Das Röcknitzer Ortswappen ...
... zeigt in rotem Schild einen silbernen Schwan; im silbernen Schildhaupt schräg gekreuzt einen schwarzen Schlägel und einen schwarzen Hammer, beseitet von je einer schwarzen Pflugschar. Der Schwan ist dem Familienwappen der Herren von Plötz entlehnt. Obwohl in „Siebmachers Wappenbuch“ der silberne Schwan in blauem Schild als Familienwappen derer von Plötz beschrieben wird, ist das Adelswappen im Ort selbst nach einer Darstellung in der Kirche und am Rittergut mit rotem Schildgrund bekannt. Dieses Motiv ist in das Bewusstsein der Bevölkerung als Symbol für die Ortschaft Röcknitz eingegangen.

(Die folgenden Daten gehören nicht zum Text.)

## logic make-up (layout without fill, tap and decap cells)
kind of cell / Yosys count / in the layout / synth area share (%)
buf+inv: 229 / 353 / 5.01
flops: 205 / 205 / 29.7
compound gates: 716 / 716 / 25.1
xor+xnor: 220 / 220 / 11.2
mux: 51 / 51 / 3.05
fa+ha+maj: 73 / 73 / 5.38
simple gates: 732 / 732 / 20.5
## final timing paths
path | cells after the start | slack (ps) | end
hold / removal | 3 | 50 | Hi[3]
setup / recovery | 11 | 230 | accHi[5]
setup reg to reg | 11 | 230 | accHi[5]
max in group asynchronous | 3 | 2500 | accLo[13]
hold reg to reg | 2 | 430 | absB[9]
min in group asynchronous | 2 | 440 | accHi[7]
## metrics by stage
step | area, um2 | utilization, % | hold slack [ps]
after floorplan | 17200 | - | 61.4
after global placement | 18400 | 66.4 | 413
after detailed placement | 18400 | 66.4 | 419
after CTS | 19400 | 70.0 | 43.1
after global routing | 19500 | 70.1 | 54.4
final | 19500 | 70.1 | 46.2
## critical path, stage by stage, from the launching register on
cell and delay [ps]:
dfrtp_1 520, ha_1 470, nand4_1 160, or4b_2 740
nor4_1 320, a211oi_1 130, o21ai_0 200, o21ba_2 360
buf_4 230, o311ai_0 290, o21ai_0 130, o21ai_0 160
**src/rtl/s4ga_pkg.sv**
```systemverilog
// Shared constants and width helpers for the s4ga_stream LUT-fabric emulator.
package s4ga_pkg;

    localparam int IDX_ZERO = 0;
    localparam int IDX_ONE  = 1;
    localparam int IDX_Q    = 2;
    localparam int IDX_IN0  = 3;

    function automatic int idx_w(input int n, input int i);
        return $clog2(3 + i + n);
    endfunction

    function automatic int idx_segs(input int n, input int i, input int si_w);
        return (idx_w(n, i) + si_w - 1) / si_w;
    endfunction

    function automatic int mask_segs(input int k, input int si_w);
        return ((1 << k) + si_w - 1) / si_w;
    endfunction

    function automatic int ll(input int n, input int k, input int i, input int si_w);
        return k * idx_segs(n, i, si_w) + mask_segs(k, si_w);
    endfunction

endpackage

```
**src/rtl/s4ga_lut_eval.sv**
```systemverilog
// Collects the mask beats of one LUT record and selects the LUT output (and its
// lower-half output) with the already-resolved input vector.
module s4ga_lut_eval #(
    parameter int K     = 5,
    parameter int SI_W  = 4,
    parameter int MSEGS = 8,
    parameter int SEG_W = 3
) (
    input  logic             clk_i,
    input  logic             rst_ni,
    input  logic             beat_i,
    input  logic [SEG_W-1:0] seg_i,
    input  logic [SI_W-1:0]  si_i,
    input  logic [K-1:0]     ins_i,
    output logic             lut_o,
    output logic             half_o
);
    localparam int MW = MSEGS * SI_W;

    logic [MW-1:0] mask_q;
    logic [MW-1:0] mask_d;
    logic          last;

    assign last   = (seg_i == SEG_W'(MSEGS - 1));
    // Full mask including the beat currently on the bus; meaningful on the last segment.
    assign mask_d = (mask_q << SI_W) | MW'(si_i);

    always_ff @(posedge clk_i or negedge rst_ni) begin
        if (!rst_ni) begin
            mask_q <= '0;
        end else if (beat_i) begin
            mask_q <= last ? '0 : mask_d;
        end
    end

    assign lut_o  = mask_d[ins_i];
    assign half_o = mask_d[{1'b0, ins_i[K-2:0]}];

endmodule

```
**src/rtl/s4ga_stream.sv**
```systemverilog
// Serially configured K-LUT fabric emulator fed by a valid/ready config stream.
// Optional macro S4GA_DEBUG_EN enables the debug/debug_valid value stream.
module s4ga_stream
    import s4ga_pkg::*;
#(
    parameter int N    = 293,
    parameter int K    = 5,
    parameter int I    = 2,
    parameter int O    = 7,
    parameter int SI_W = 4
) (
    input  logic            clk,
    input  logic            rst_n,
    input  logic [SI_W-1:0] si,
    input  logic            si_valid,
    output logic            si_ready,
    input  logic            halt,
    input  logic [I-1:0]    inputs,
    output logic [O-1:0]    outputs,
    output logic            frame_done,
    output logic            debug,
    output logic            debug_valid
);
    localparam int ISEGS  = idx_segs(N, I, SI_W);
    localparam int MSEGS  = mask_segs(K, SI_W);
    localparam int IW     = ISEGS * SI_W;
    localparam int MAXSEG = (ISEGS > MSEGS) ? ISEGS : MSEGS;
    localparam int SEG_W  = (MAXSEG > 1) ? $clog2(MAXSEG) : 1;
    localparam int NW     = (N > 1) ? $clog2(N) : 1;
    localparam int KW     = $clog2(K + 1);

    logic [NW-1:0]    n_q;
    logic [KW-1:0]    k_q;
    logic [SEG_W-1:0] seg_q;
    logic [IW-1:0]    idx_q, idx_d;
    logic [K-1:0]     ins_q;
    logic             q_q;
    logic [I-1:0]     in_lat_q;
    logic [N-1:0]     luts_q, luts_d;
    logic [O-1:0]     outputs_q;
    logic             frame_done_q;

    logic         acc, boundary, is_idx, idx_last, mask_last, frame_end;
    logic [I-1:0] in_eff;
    logic         in_bit, lut, half;

    assign boundary  = (n_q == '0) && (k_q == '0) && (seg_q == '0);
    assign si_ready  = !(halt && boundary);
    assign acc       = si_valid && si_ready;
    assign is_idx    = (k_q != KW'(K));
    assign idx_last  = is_idx && (seg_q == SEG_W'(ISEGS - 1));
    assign mask_last = !is_idx && (seg_q == SEG_W'(MSEGS - 1));
    assign frame_end = acc && mask_last && (n_q == NW'(N - 1));
    // The first beat of a frame already sees the freshly latched inputs.
    assign in_eff    = boundary ? inputs : in_lat_q;
    assign idx_d     = (idx_q << SI_W) | IW'(si);
    assign luts_d    = (luts_q << 1) | N'(lut);

    always_comb begin
        int idx_v;
        idx_v  = int'(idx_d);
        in_bit = 1'b0;
        if (idx_v == IDX_ZERO)     in_bit = 1'b0;
        else if (idx_v == IDX_ONE) in_bit = 1'b1;
        else if (idx_v == IDX_Q)   in_bit = q_q;
        for (int j = 0; j < I; j++)
            if (idx_v == IDX_IN0 + j) in_bit = in_eff[j];
        for (int m = 0; m < N; m++)
            if (idx_v == IDX_IN0 + I + m) in_bit = luts_q[m];
    end

    s4ga_lut_eval #(
        .K    (K),
        .SI_W (SI_W),
        .MSEGS(MSEGS),
        .SEG_W(SEG_W)
    ) u_eval (
        .clk_i (clk),
        .rst_ni(rst_n),
        .beat_i(acc && !is_idx),
        .seg_i (seg_q),
        .si_i  (si),
        .ins_i (ins_q),
        .lut_o (lut),
        .half_o(half)
    );

    always_ff @(posedge clk or negedge rst_n) begin
        if (!rst_n) begin
            n_q          <= '0;
            k_q          <= '0;
            seg_q        <= '0;
            idx_q        <= '0;
            ins_q        <= '0;
            q_q          <= 1'b0;
            in_lat_q     <= '0;
            luts_q       <= '0;
            outputs_q    <= '0;
            frame_done_q <= 1'b0;
        end else begin
            frame_done_q <= frame_end;
            if (frame_end) outputs_q <= luts_d[O-1:0];
            if (acc) begin
                if (boundary) in_lat_q <= inputs;
                if (is_idx) begin
                    idx_q <= idx_d;
                    if (idx_last) begin
                        ins_q <= {ins_q[K-2:0], in_bit};
                        k_q   <= k_q + KW'(1);
                        seg_q <= '0;
                    end else begin
                        seg_q <= seg_q + SEG_W'(1);
                    end
                end else if (mask_last) begin
                    luts_q <= luts_d;
                    q_q    <= half;
                    k_q    <= '0;
                    seg_q  <= '0;
                    n_q    <= (n_q == NW'(N - 1)) ? '0 : n_q + NW'(1);
                end else begin
                    seg_q <= seg_q + SEG_W'(1);
                end
            end
        end
    end

    assign outputs    = outputs_q;
    assign frame_done = frame_done_q;

`ifdef S4GA_DEBUG_EN
    logic debug_q, debug_valid_q;

    always_ff @(posedge clk or negedge rst_n) begin
        if (!rst_n) begin
            debug_q       <= 1'b0;
            debug_valid_q <= 1'b0;
        end else begin
            debug_valid_q <= acc && (idx_last || mask_last);
            debug_q       <= (acc && idx_last)  ? in_bit :
                             (acc && mask_last) ? lut : 1'b0;
        end
    end

    assign debug       = debug_q;
    assign debug_valid = debug_valid_q;
`else
    assign debug       = 1'b0;
    assign debug_valid = 1'b0;
`endif

endmodule

```
**config.mk**
```make
export PLATFORM = sky130hd
export DESIGN_NAME = s4ga_stream
export DESIGN_NICKNAME = d
export VERILOG_FILES = /design/src/rtl/s4ga_pkg.sv /design/src/rtl/s4ga_lut_eval.sv /design/src/rtl/s4ga_stream.sv
export SDC_FILE = /design/constraint.sdc
export NUM_CORES = 1
export LEC_CHECK = 0
export ABC_CLOCK_PERIOD_IN_PS = 2800
export CORE_MARGIN = 10
export CORE_UTILIZATION = 35
export DETAILED_ROUTE_END_ITERATION = 10
export GPL_TIMING_DRIVEN = 0
export HOLD_SLACK_MARGIN = 0.08
export PLACE_DENSITY = 0.54
export SETUP_SLACK_MARGIN = 0.3
export SYNTH_ARGS = -nofsm -noshare
export SYNTH_HDL_FRONTEND = slang
export SYNTH_HIERARCHICAL = 1
export SYNTH_SLANG_ARGS = --single-unit
```
**constraint.sdc**
```tcl
create_clock -name clk -period 2.8 [get_ports clk]
set_clock_uncertainty 0.2 [all_clocks]
set_input_delay 0.28 -clock clk [delete_from_list [all_inputs] [get_ports clk]]
set_output_delay 0.28 -clock clk [all_outputs]
set_load 0.1 [all_outputs]
```
# --- After elaboration in Yosys (flattened, before gate mapping) ---
# Cells that the tools add are included.
totals:
  reg_bits: 360
  latch_bits: 0
  ram_bits: 0
  mem_bits_ro: 0
  input_bits: 10
  output_inout_bits: 11
  wordCells: 653
  memories: 0
op_classes:
  add_sub_neg: 3
  mul: 0
  n_div: 0
  n_lt_le_gt_ge: 2
  eq_ne: 302
  n_shift: 0
  mux: 311
  bitwise: 4
  n_reduce_logical: 20
ops:
  columns: ["op", "count"]
  rows:
  - ["equality test 12 x 9 -> 1 bit, second input constant", 128]
  - ["equality test 12 x 8 -> 1 bit, second input constant", 64]
  - ["equality test 12 x 10 -> 1 bit, second input constant", 42]
  - ["equality test 12 x 7 -> 1 bit, second input constant", 32]
  - ["two-way mux 1 bit", 300]
  - ["bitwise OR 293 x 1 -> 293 bit", 1]
  - ["equality test 12 x 6 -> 1 bit, second input constant", 16]
  - ["equality test 12 x 5 -> 1 bit, second input constant", 8]
  - ["equality test 12 x 4 -> 1 bit, second input constant", 4]
  - ["bitwise OR 32 x 4 -> 32 bit", 1]
  - ["two-way mux 28 bit", 1]
  - ["equality test 12 x 3 -> 1 bit, second input constant", 2]
  - ["two-way mux 3 bit", 6]
  - ["equality test 12 x 2 -> 1 bit, second input constant", 1]
  - ["logical NOT 12 bit", 1]
  - ["bitwise OR 12 x 4 -> 12 bit", 1]
  - ["adder 9 x 1 -> 9 bit, second input constant", 1]
  - ["equality test 9 bit, second input constant", 1]
  - ["logical AND 1 bit", 9]
  - ["logical NOT 9 bit", 1]
  - ["two-way mux 9 bit", 1]
  - ["AND reduction 3 bit", 3]
  - ["adder 3 x 1 -> 3 bit, second input constant", 2]
  - ["logical NOT 3 bit", 2]
  - ["other kinds (13)", 14]

# --- Longest topological paths before layout ---
depth:
  depth_word: 300
  mapped_depth: 14
  depth_no_buf: 11

# --- Modules after synthesis ---
# The synthesis kept the hierarchy.
modules_own_cells:
  columns: ["mod", "n_inst", "cells_per_inst", "area_each_um2", "seq_area_each_um2"]
  rows:
  - ["s4ga_stream", 1, 2148, 17822.1, 8308.0]
  - ["s4ga_lut_eval", 1, 93, 1295.0, 700.7]

# --- Least setup slack after synthesis ---
# Ideal clock, no wire load.
synth_path:
  path_kind: "reg-to-reg"
  from: "reg seg_q[0]"
  to: "reg idx_q[5]"
  setup_time_ns: 0.125
  arrival_time_ns: 2.674
  t_required_ns: 2.475
  setup_slack_ns: -0.199
  stages_incl_launch_ff: 9
  n_path_buf: 1
  period_less_slack_ns: 2.999
  cell_sequence: "dfrtp_1 inv_1 ha_1 nor4b_1 and3_1 nand2_1 nand3_1 clkbuf_1 mux2_2"
synth_via:
  elab_chain_cells: 6
synth_rtl:
  columns: ["element", "line_no", "text"]
  rows:
  - ["from (decl)", "s4ga_stream.sv:34", "logic [SEG_W-1:0] seg_q;"]
  - ["from (signal assigned)", "s4ga_stream.sv:112", "seg_q <= seg_q + SEG_W'(1);"]
  - ["from (signal assigned)", "s4ga_stream.sv:121", "seg_q <= seg_q + SEG_W'(1);"]
  - ["logical NOT 3 bit", "s4ga_stream.sv:47", "assign boundary = (n_q == '0) && (k_q == '0) && (seg_q == '0);"]
  - ["logical AND 1 bit", "s4ga_stream.sv:47", null]
  - ["logical AND 1 bit", "s4ga_stream.sv:48", "assign si_ready = !(halt && boundary);"]
  - ["logical NOT 1 bit", "s4ga_stream.sv:48", null]
  - ["named net si_ready", "s4ga_stream.sv:16", "output logic si_ready,"]
  - ["logical AND 1 bit", "s4ga_stream.sv:49", "assign acc = si_valid && si_ready;"]
  - ["AND reduction 2 bit (no source line)", null, null]
  - ["to (signal assigned)", "s4ga_stream.sv:106", "idx_q <= idx_d;"]
  - ["to (decl)", "s4ga_stream.sv:35", "logic [IW-1:0] idx_q, idx_d;"]
# The timed path passes the listed nets, and every way through them passes these cells.
# A chain may end at the register's enable or synchronous reset.

# --- Worst setup path after layout ---
layout_path:
  from: "in si[1]"
  to: "reg ins_q[0]"
layout_via:
  elab_chain_cells: 300
  elab_cells_between_ends: 597
  cone_classes: "297 x eq/ne; 298 x mux; 1 x bitwise; 1 x reduce/logical"
layout_rtl:
  columns: ["element", "line_no", "text"]
  rows:
  - ["from (decl)", "s4ga_stream.sv:14", "input logic [SI_W-1:0] si,"]
  - ["bitwise OR 12 x 4 -> 12 bit *", "s4ga_stream.sv:56", "assign idx_d = (idx_q << SI_W) | IW'(si);"]
  - ["equality test 12 x 3 -> 1 bit", "s4ga_stream.sv:65", "else if (idx_v == IDX_Q) in_bit = q_q;"]
  - ["two-way mux 1 bit", "s4ga_stream.sv:65", null]
  - ["two-way mux 1 bit", "s4ga_stream.sv:64", "else if (idx_v == IDX_ONE) in_bit = 1'b1;"]
  - ["two-way mux 1 bit", "s4ga_stream.sv:63", "if (idx_v == IDX_ZERO) in_bit = 1'b0;"]
  - ["two-way mux 1 bit (2 in series)", "s4ga_stream.sv:67", "if (idx_v == IDX_IN0 + j) in_bit = in_eff[j];"]
  - ["two-way mux 1 bit (292 in series)", "s4ga_stream.sv:69", "if (idx_v == IDX_IN0 + I + m) in_bit = luts_q[m];"]
  - ["two-way mux 1 bit *", "s4ga_stream.sv:69", null]
  - ["to (signal assigned)", "s4ga_stream.sv:108", "ins_q <= {ins_q[K-2:0], in_bit};"]
  - ["to (decl)", "s4ga_stream.sv:36", "logic [K-1:0] ins_q;"]
# Mark *: on every way between the ends. The rest lies on a longest branch, timed or not.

Röcknitz besteht aus den drei Orten Röcknitz, Treben und Zwochau. Allerdings wurde Zwochau seit 1921 als Ortsteil geführt und 1936 Treben nach Röcknitz eingemeindet. Die Anzahl dieser drei ehemaligen Orte wird durch die Symbole im Schildhaupt wiedergegeben.
Die schwarzen Pflugscharen kennzeichnen Röcknitz als Bauerndorf, wobei seit 1887 durch die Eröffnung mehrerer Steinbrüche die Steinindustrie den Ort entscheidend geprägt hat. Dafür stehen Hammer und Schlägel im Wappen.